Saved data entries
## src/shbi_pkg.sv

```systemverilog
package shbi_pkg;

    localparam int unsigned HASH_W  = 32;
    localparam int unsigned BYTE_W  = 8;

    typedef logic [HASH_W-1:0] t_hash;
    typedef logic [BYTE_W-1:0] t_byte;

    localparam int unsigned ABSORB_SHL = 10;
    localparam int unsigned ABSORB_SHR = 6;
    localparam int unsigned MIX_SHL_A  = 3;
    localparam int unsigned MIX_SHR    = 11;
    localparam int unsigned MIX_SHL_B  = 15;

    localparam t_hash BUCKET_COUNT_RESET = 32'd13;

    typedef struct packed {
        logic full;
        logic empty;
    } t_q_status;

endpackage

```

## src/shbi_key_if.sv

```systemverilog
interface shbi_key_if;
    logic             valid;
    logic             ready;
    shbi_pkg::t_byte  key_byte;
    logic             end_of_key;

    modport source (output valid, output key_byte, output end_of_key, input ready);
    modport sink   (input valid, input key_byte, input end_of_key, output ready);
endinterface

```

## src/shbi_cfg_if.sv

```systemverilog
interface shbi_cfg_if;
    logic             valid;
    logic             ready;
    shbi_pkg::t_hash  data;

    modport source (output valid, output data, input ready);
    modport sink   (input valid, input data, output ready);
endinterface

```

## src/shbi_bucket_if.sv

```systemverilog
interface shbi_bucket_if;
    logic             valid;
    logic             ready;
    shbi_pkg::t_hash  bucket_index;

    modport source (output valid, output bucket_index, input ready);
    modport sink   (input valid, input bucket_index, output ready);
endinterface

```

## src/shbi_front.sv

```systemverilog
module shbi_front (
    input  logic                  i_clk,
    input  logic                  i_rst_n,
    shbi_key_if.sink              i_key,
    input  shbi_pkg::t_q_status   i_q_status,
    output logic                  o_q_push,
    output shbi_pkg::t_hash       o_q_data
);
    import shbi_pkg::*;

    t_hash r_hash;
    t_hash n_sum;
    t_hash n_hash;
    logic  n_accept;

    assign i_key.ready = !i_q_status.full;
    assign n_accept    = i_key.valid && i_key.ready;

    always_comb begin
        n_sum  = r_hash + {{(HASH_W-BYTE_W){1'b0}}, i_key.key_byte};
        n_sum  = n_sum + (n_sum << ABSORB_SHL);
        n_hash = n_sum ^ (n_sum >> ABSORB_SHR);
    end

    assign o_q_push = n_accept && i_key.end_of_key;
    assign o_q_data = r_hash;

    always_ff @(posedge i_clk) begin
        if (!i_rst_n) begin
            r_hash <= '0;
        end else if (n_accept) begin
            if (i_key.end_of_key) begin
                r_hash <= '0;
            end else begin
                r_hash <= n_hash;
            end
        end
    end

endmodule

```

## src/shbi_queue.sv

```systemverilog
module shbi_queue #(
    parameter int unsigned DEPTH = 2
) (
    input  logic                  i_clk,
    input  logic                  i_rst_n,
    input  logic                  i_push,
    input  shbi_pkg::t_hash       i_push_data,
    input  logic                  i_pop,
    output shbi_pkg::t_hash       o_pop_data,
    output shbi_pkg::t_q_status   o_status
);
    import shbi_pkg::*;

    localparam int unsigned AW = (DEPTH > 1) ? $clog2(DEPTH) : 1;
    localparam int unsigned CW = $clog2(DEPTH + 1);

    t_hash           r_mem [DEPTH];
    logic [AW-1:0]   r_wr_ptr;
    logic [AW-1:0]   r_rd_ptr;
    logic [CW-1:0]   r_count;
    logic            n_push;
    logic            n_pop;

    assign o_status.full  = (r_count == CW'(DEPTH));
    assign o_status.empty = (r_count == '0);
    assign o_pop_data     = r_mem[r_rd_ptr];
    assign n_push         = i_push && !o_status.full;
    assign n_pop          = i_pop && !o_status.empty;

    always_ff @(posedge i_clk) begin
        if (n_push) begin
            r_mem[r_wr_ptr] <= i_push_data;
        end
    end

    always_ff @(posedge i_clk) begin
        if (!i_rst_n) begin
            r_wr_ptr <= '0;
            r_rd_ptr <= '0;
            r_count  <= '0;
        end else begin
            if (n_push) begin
                r_wr_ptr <= (r_wr_ptr == AW'(DEPTH - 1)) ? '0 : r_wr_ptr + 1'b1;
            end
            if (n_pop) begin
                r_rd_ptr <= (r_rd_ptr == AW'(DEPTH - 1)) ? '0 : r_rd_ptr + 1'b1;
            end
            if (n_push && !n_pop) begin
                r_count <= r_count + 1'b1;
            end else if (n_pop && !n_push) begin
                r_count <= r_count - 1'b1;
            end
        end
    end

`ifndef SYNTHESIS
    a_no_push_when_full : assert property (@(posedge i_clk) disable iff (!i_rst_n)
        !(i_push && o_status.full))
        else $error("Queue written while full.");

    a_count_bounded : assert property (@(posedge i_clk) disable iff (!i_rst_n)
        r_count <= CW'(DEPTH))
        else $error("Queue fill count exceeds its depth.");
`endif

endmodule

```

## src/shbi_back.sv

```systemverilog
module shbi_back (
    input  logic                  i_clk,
    input  logic                  i_rst_n,
    input  shbi_pkg::t_hash       i_bucket_count,
    input  shbi_pkg::t_hash       i_q_data,
    input  shbi_pkg::t_q_status   i_q_status,
    output logic                  o_q_pop,
    shbi_bucket_if.source         o_bucket
);
    import shbi_pkg::*;

    typedef enum logic [1:0] {
        S_IDLE,
        S_MIX,
        S_DIV,
        S_OUT
    } t_state;

    localparam int unsigned SW = $clog2(HASH_W);

    t_state           r_state;
    logic [1:0]       r_step;
    logic [SW-1:0]    r_bit;
    t_hash            r_acc;
    t_hash            r_rem;
    t_hash            n_mix;
    logic [HASH_W:0]  n_shift;
    logic [HASH_W+1:0] n_diff;

    assign o_q_pop               = (r_state == S_IDLE) && !i_q_status.empty;
    assign o_bucket.valid        = (r_state == S_OUT);
    assign o_bucket.bucket_index = r_acc;

    always_comb begin
        unique case (r_step)
            2'd0:    n_mix = r_acc + (r_acc << MIX_SHL_A);
            2'd1:    n_mix = r_acc ^ (r_acc >> MIX_SHR);
            default: n_mix = r_acc + (r_acc << MIX_SHL_B);
        endcase
    end

    always_comb begin
        n_shift = {r_rem, r_acc[HASH_W-1]};
        n_diff  = {1'b0, n_shift} - {2'b00, i_bucket_count};
    end

    always_ff @(posedge i_clk) begin
        if (!i_rst_n) begin
            r_state <= S_IDLE;
            r_step  <= '0;
            r_bit   <= '0;
        end else begin
            unique case (r_state)
                S_IDLE: begin
                    if (!i_q_status.empty) begin
                        r_acc   <= i_q_data;
                        r_step  <= '0;
                        r_state <= S_MIX;
                    end
                end
                S_MIX: begin
                    r_acc  <= n_mix;
                    r_step <= r_step + 1'b1;
                    if (r_step == 2'd2) begin
                        r_rem <= '0;
                        r_bit <= '0;
                        r_state <= (i_bucket_count == '0) ? S_OUT : S_DIV;
                    end
                end
                S_DIV: begin
                    r_bit <= r_bit + 1'b1;
                    if (!n_diff[HASH_W+1]) begin
                        r_rem <= n_diff[HASH_W-1:0];
                    end else begin
                        r_rem <= n_shift[HASH_W-1:0];
                    end
                    if (r_bit == SW'(HASH_W - 1)) begin
                        r_acc   <= (!n_diff[HASH_W+1]) ? n_diff[HASH_W-1:0]
                                                       : n_shift[HASH_W-1:0];
                        r_state <= S_OUT;
                    end else begin
                        r_acc <= {r_acc[HASH_W-2:0], 1'b0};
                    end
                end
                S_OUT: begin
                    if (o_bucket.ready) begin
                        r_state <= S_IDLE;
                    end
                end
                default: r_state <= S_IDLE;
            endcase
        end
    end

`ifndef SYNTHESIS
    a_rem_below_count : assert property (@(posedge i_clk) disable iff (!i_rst_n)
        (r_state == S_DIV) |-> (r_rem < i_bucket_count))
        else $error("Partial remainder not below the bucket count.");

    a_result_in_range : assert property (@(posedge i_clk) disable iff (!i_rst_n)
        (o_bucket.valid && i_bucket_count != '0) |-> (r_acc < i_bucket_count))
        else $error("Bucket index not below the bucket count.");

    a_pop_only_idle : assert property (@(posedge i_clk) disable iff (!i_rst_n)
        o_q_pop |=> (r_state == S_MIX && r_step == 2'd0))
        else $error("Queue entry taken without starting the final mix.");
`endif

endmodule

```

## src/string_hash_bucket_index.sv

```systemverilog
// Bucket index by the one-at-a-time string hash. Key bytes arrive one per
// transaction with end_of_key low and are folded into the running hash at one
// per cycle while the queue has room; a transaction with end_of_key high (its
// byte ignored) closes the key and queues the raw hash. A back stage applies
// the final mix and reduces it modulo bucket_count with a restoring divider
// that retires one bit per cycle; it takes the next queued key only after the
// current result has been accepted. When bucket_count is zero the divider is
// skipped and the full mixed hash is returned. The queue holds QUEUE_DEPTH
// finished keys; key bytes keep flowing while it has room. An empty key gives
// bucket 0. Write bucket_count only while idle.
module string_hash_bucket_index #(
    parameter int unsigned QUEUE_DEPTH = 2
) (
    input  logic           i_clk,
    input  logic           i_rst_n,
    shbi_key_if.sink       i_key,
    shbi_cfg_if.sink       i_cfg,
    shbi_bucket_if.source  o_bucket
);
    import shbi_pkg::*;

    t_hash      r_bucket_count;
    logic       q_push;
    t_hash      q_push_data;
    logic       q_pop;
    t_hash      q_pop_data;
    t_q_status  q_status;

    assign i_cfg.ready = 1'b1;

    always_ff @(posedge i_clk) begin
        if (!i_rst_n) begin
            r_bucket_count <= BUCKET_COUNT_RESET;
        end else if (i_cfg.valid && i_cfg.ready) begin
            r_bucket_count <= i_cfg.data;
        end
    end

    shbi_front u_front (
        .i_clk      (i_clk),
        .i_rst_n    (i_rst_n),
        .i_key      (i_key),
        .i_q_status (q_status),
        .o_q_push   (q_push),
        .o_q_data   (q_push_data)
    );

    shbi_queue #(
        .DEPTH (QUEUE_DEPTH)
    ) u_queue (
        .i_clk       (i_clk),
        .i_rst_n     (i_rst_n),
        .i_push      (q_push),
        .i_push_data (q_push_data),
        .i_pop       (q_pop),
        .o_pop_data  (q_pop_data),
        .o_status    (q_status)
    );

    shbi_back u_back (
        .i_clk          (i_clk),
        .i_rst_n        (i_rst_n),
        .i_bucket_count (r_bucket_count),
        .i_q_data       (q_pop_data),
        .i_q_status     (q_status),
        .o_q_pop        (q_pop),
        .o_bucket       (o_bucket)
    );

endmodule

```

## src/flat_wrapper.sv

```systemverilog
// flat-port wrapper written by rule: the top's interface ports become plain ports
module string_hash_bucket_index_flat import shbi_pkg::*;
#(
    parameter int unsigned QUEUE_DEPTH = 2
)
  (i_clk, i_rst_n, i_key_valid, i_key_key_byte, i_key_end_of_key, i_key_ready, i_cfg_valid, i_cfg_data, i_cfg_ready, o_bucket_valid, o_bucket_bucket_index, o_bucket_ready);
  shbi_key_if i_key_i ();
  shbi_cfg_if i_cfg_i ();
  shbi_bucket_if o_bucket_i ();
  input  logic i_clk;
  input  logic i_rst_n;
  input wire logic [$bits(i_key_i.valid)-1:0] i_key_valid;
  input wire logic [$bits(i_key_i.key_byte)-1:0] i_key_key_byte;
  input wire logic [$bits(i_key_i.end_of_key)-1:0] i_key_end_of_key;
  output wire logic [$bits(i_key_i.ready)-1:0] i_key_ready;
  input wire logic [$bits(i_cfg_i.valid)-1:0] i_cfg_valid;
  input wire logic [$bits(i_cfg_i.data)-1:0] i_cfg_data;
  output wire logic [$bits(i_cfg_i.ready)-1:0] i_cfg_ready;
  output wire logic [$bits(o_bucket_i.valid)-1:0] o_bucket_valid;
  output wire logic [$bits(o_bucket_i.bucket_index)-1:0] o_bucket_bucket_index;
  input wire logic [$bits(o_bucket_i.ready)-1:0] o_bucket_ready;
  assign i_key_i.valid = i_key_valid;
  assign i_key_i.key_byte = i_key_key_byte;
  assign i_key_i.end_of_key = i_key_end_of_key;
  assign i_key_ready = i_key_i.ready;
  assign i_cfg_i.valid = i_cfg_valid;
  assign i_cfg_i.data = i_cfg_data;
  assign i_cfg_ready = i_cfg_i.ready;
  assign o_bucket_valid = o_bucket_i.valid;
  assign o_bucket_bucket_index = o_bucket_i.bucket_index;
  assign o_bucket_i.ready = o_bucket_ready;
  string_hash_bucket_index #(.QUEUE_DEPTH(QUEUE_DEPTH)) u_core (.i_clk(i_clk), .i_rst_n(i_rst_n), .i_key(i_key_i), .i_cfg(i_cfg_i), .o_bucket(o_bucket_i));
endmodule
```

## config.mk

```make
export PLATFORM = sky130hd
export DESIGN_NAME = string_hash_bucket_index_flat
export DESIGN_NICKNAME = d
export VERILOG_FILES = /design/src/shbi_pkg.sv /design/src/shbi_key_if.sv /design/src/shbi_cfg_if.sv /design/src/shbi_bucket_if.sv /design/src/shbi_front.sv /design/src/shbi_queue.sv /design/src/shbi_back.sv /design/src/string_hash_bucket_index.sv /design/src/flat_wrapper.sv
export SDC_FILE = /design/constraint.sdc
export NUM_CORES = 1
export LEC_CHECK = 0
export BUFFER_PORTS_ARGS = -buffer_cell sky130_fd_sc_hd__buf_2
export CORE_UTILIZATION = 55
export DETAILED_ROUTE_END_ITERATION = 7
export PLACE_DENSITY = 0.8
export RECOVER_POWER = 25
export SLEW_MARGIN = 20
export SYNTH_ARGS = -nofsm -noshare
export SYNTH_HDL_FRONTEND = slang
export SYNTH_SLANG_ARGS = --single-unit
export TNS_END_PERCENT = 20
```

## constraint.sdc

```tcl
create_clock -name i_clk -period 13.7 [get_ports i_clk]
set_clock_uncertainty 0.1 [all_clocks]
set_input_delay 2.74 -clock i_clk [delete_from_list [all_inputs] [get_ports i_clk]]
set_output_delay 2.74 -clock i_clk [all_outputs]
set_load 0.01 [all_outputs]
```

; Yosys cells after proc, flatten, opt, wreduce, memory -nomap -nowiden
; Memories as Yosys holds them, arrays and structs flattened. A register that Yosys moved wholly into a read port is not among the register bits.
; Cells that the tools add are included.
[totals]
reg_bits = 141
latch_bits = 0
mem_bits_rw = 64
mem_bits_ro = 0
input_bits = 46
output_inout_bits = 35
elab_cells = 85
mem_count = 1
[classes]
add_sub_neg = 11
n_mul = 0
div = 0
n_lt_le_gt_ge = 0
n_eq_ne = 11
n_shift = 0
n_mux = 26
bitwise_logic = 2
n_reduce_logical = 24
[memory_table]
columns = name, words, word_bits, rd, rd_ports_with_merged_regs, wr, line
row1 = u_core.u_queue.r_mem, 2, 32, 1, 1, 1, shbi_queue.sv:17  ; t_hash r_mem [DEPTH];
[op_table]
columns = op, count
row1 = $mux 32, 5
row2 = $pmux 32 s2, 2
row3 = $add 32x32->32, 3
row4 = $pmux 32 s3, 1
row5 = $sub 33x32->34, 1
row6 = $add 32x8->32, 1
row7 = $logic_not 32->1, 1
row8 = $xor 32x21->32, 1
row9 = $xor 32x26->32, 1
row10 = $mux 2, 7
row11 = $pmux 5 s2, 1
row12 = $eq 2x2->1 const B, 4
row13 = $pmux 2 s4, 1
row14 = $logic_and 1x1->1, 7
row15 = $mux 1, 7
row16 = $logic_not 2->1, 3
row17 = $ne 2x2->1 const B, 3
row18 = $reduce_and 3->1, 2
row19 = $reduce_bool 2->1, 3
row20 = $add 5x1->5 const B, 1
row21 = $eq 5x5->1 const B, 1
row22 = $mux 5, 1
row23 = $add 2x1->2 const B, 2
row24 = $eq 2x1->1 const B, 2
row25 = other kinds (8), 13

; Logic depth before layout (Yosys ltp)
[depth]
word_depth = 9
depth_mapped = 26
ltp_nobuf = 26

; By module
; From an unflattened synthesis, not the netlist that was laid out.
[hier_totals]
cells_unflattened = 1662
area_unflattened_um2 = 15692.6
[by_module_without_submodules]
columns = module, instances, cells_each, area_per_inst_um2, seq_area_each_um2
row1 = shbi_back, 1, 1011, 8368.0, 2102.0
row2 = shbi_front, 1, 421, 3540.9, 640.6
row3 = shbi_queue, 1, 125, 2536.2, 2021.9
row4 = string_hash_bucket_index, 1, 105, 1247.4, 640.6

; Worst setup path after synthesis
; OpenSTA, ideal clock, no wires.
[synth_timing]
path_type = in2reg
from = in i_key_key_byte[0]
to = reg u_core.u_front.r_hash[24], in the netlist u_core.u_front.o_q_data[24]
setup_time_ps = 118
arrival_time_ps = 7091
required_time_ps = 13482
path_slack_ps = 6390
path_stages = 26
path_buffers = 0
cell_sequence = ha_1 inv_1 fa_1 nor2b_1 o21ai_0 a21boi_0 o21ai_0 a21boi_0 o21ai_0 nand2_1 and3_1 xor2_1 ha_1 inv_1 fa_1 nor2b_1 o21a_1 o21ai_0 nor4_1 a211oi_2 o31ai_2 a211oi_1 o311a_1 xnor2_1 a22oi_1 nor2b_1
[synth_between]
elab_chain_len = 4
[synth_rtl]
columns = element, line
row1 = start: declaration, flat_wrapper.sv:13  ; input wire logic [$bits(i_key_i.key_byte)-1:0] i_key_key_byte;
row2 = $add 32x8->32, shbi_front.sv:20  ; n_sum = r_hash + {{(HASH_W-BYTE_W){1'b0}}, i_key.key_byte};
row3 = $add 32x32->32, shbi_front.sv:21  ; n_sum = n_sum + (n_sum << ABSORB_SHL);
row4 = $xor 32x26->32, shbi_front.sv:22  ; n_hash = n_sum ^ (n_sum >> ABSORB_SHR);
row5 = $mux 32, shbi_front.sv:32  ; if (i_key.end_of_key) begin
row6 = end signal: assignment, shbi_front.sv:35  ; r_hash <= n_hash;
row7 = end: declaration, shbi_front.sv:11  ; t_hash r_hash;
; No other way between the ends.
; A chain may end at the register's enable or synchronous reset.

; Worst setup path after layout
; Ends and elaborated chain as after synthesis.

• _REQUIRED ACTION_
Once you find the line with "[by_module_without_submodules]" in the entries above, output it and each line after it up to and including the line with "to = reg u_core.u_front.r_hash[24], in", and nothing else.

• _SOLUTION FOR THIS EXERCISE_
[by_module_without_submodules]
columns = module, instances, cells_each, area_per_inst_um2, seq_area_each_um2
row1 = shbi_back, 1, 1011, 8368.0, 2102.0
row2 = shbi_front, 1, 421, 3540.9, 640.6
row3 = shbi_queue, 1, 125, 2536.2, 2021.9
row4 = string_hash_bucket_index, 1, 105, 1247.4, 640.6

; Worst setup path after synthesis
; OpenSTA, ideal clock, no wires.
[synth_timing]
path_type = in2reg
from = in i_key_key_byte[0]
to = reg u_core.u_front.r_hash[24], in the netlist u_core.u_front.o_q_data[24]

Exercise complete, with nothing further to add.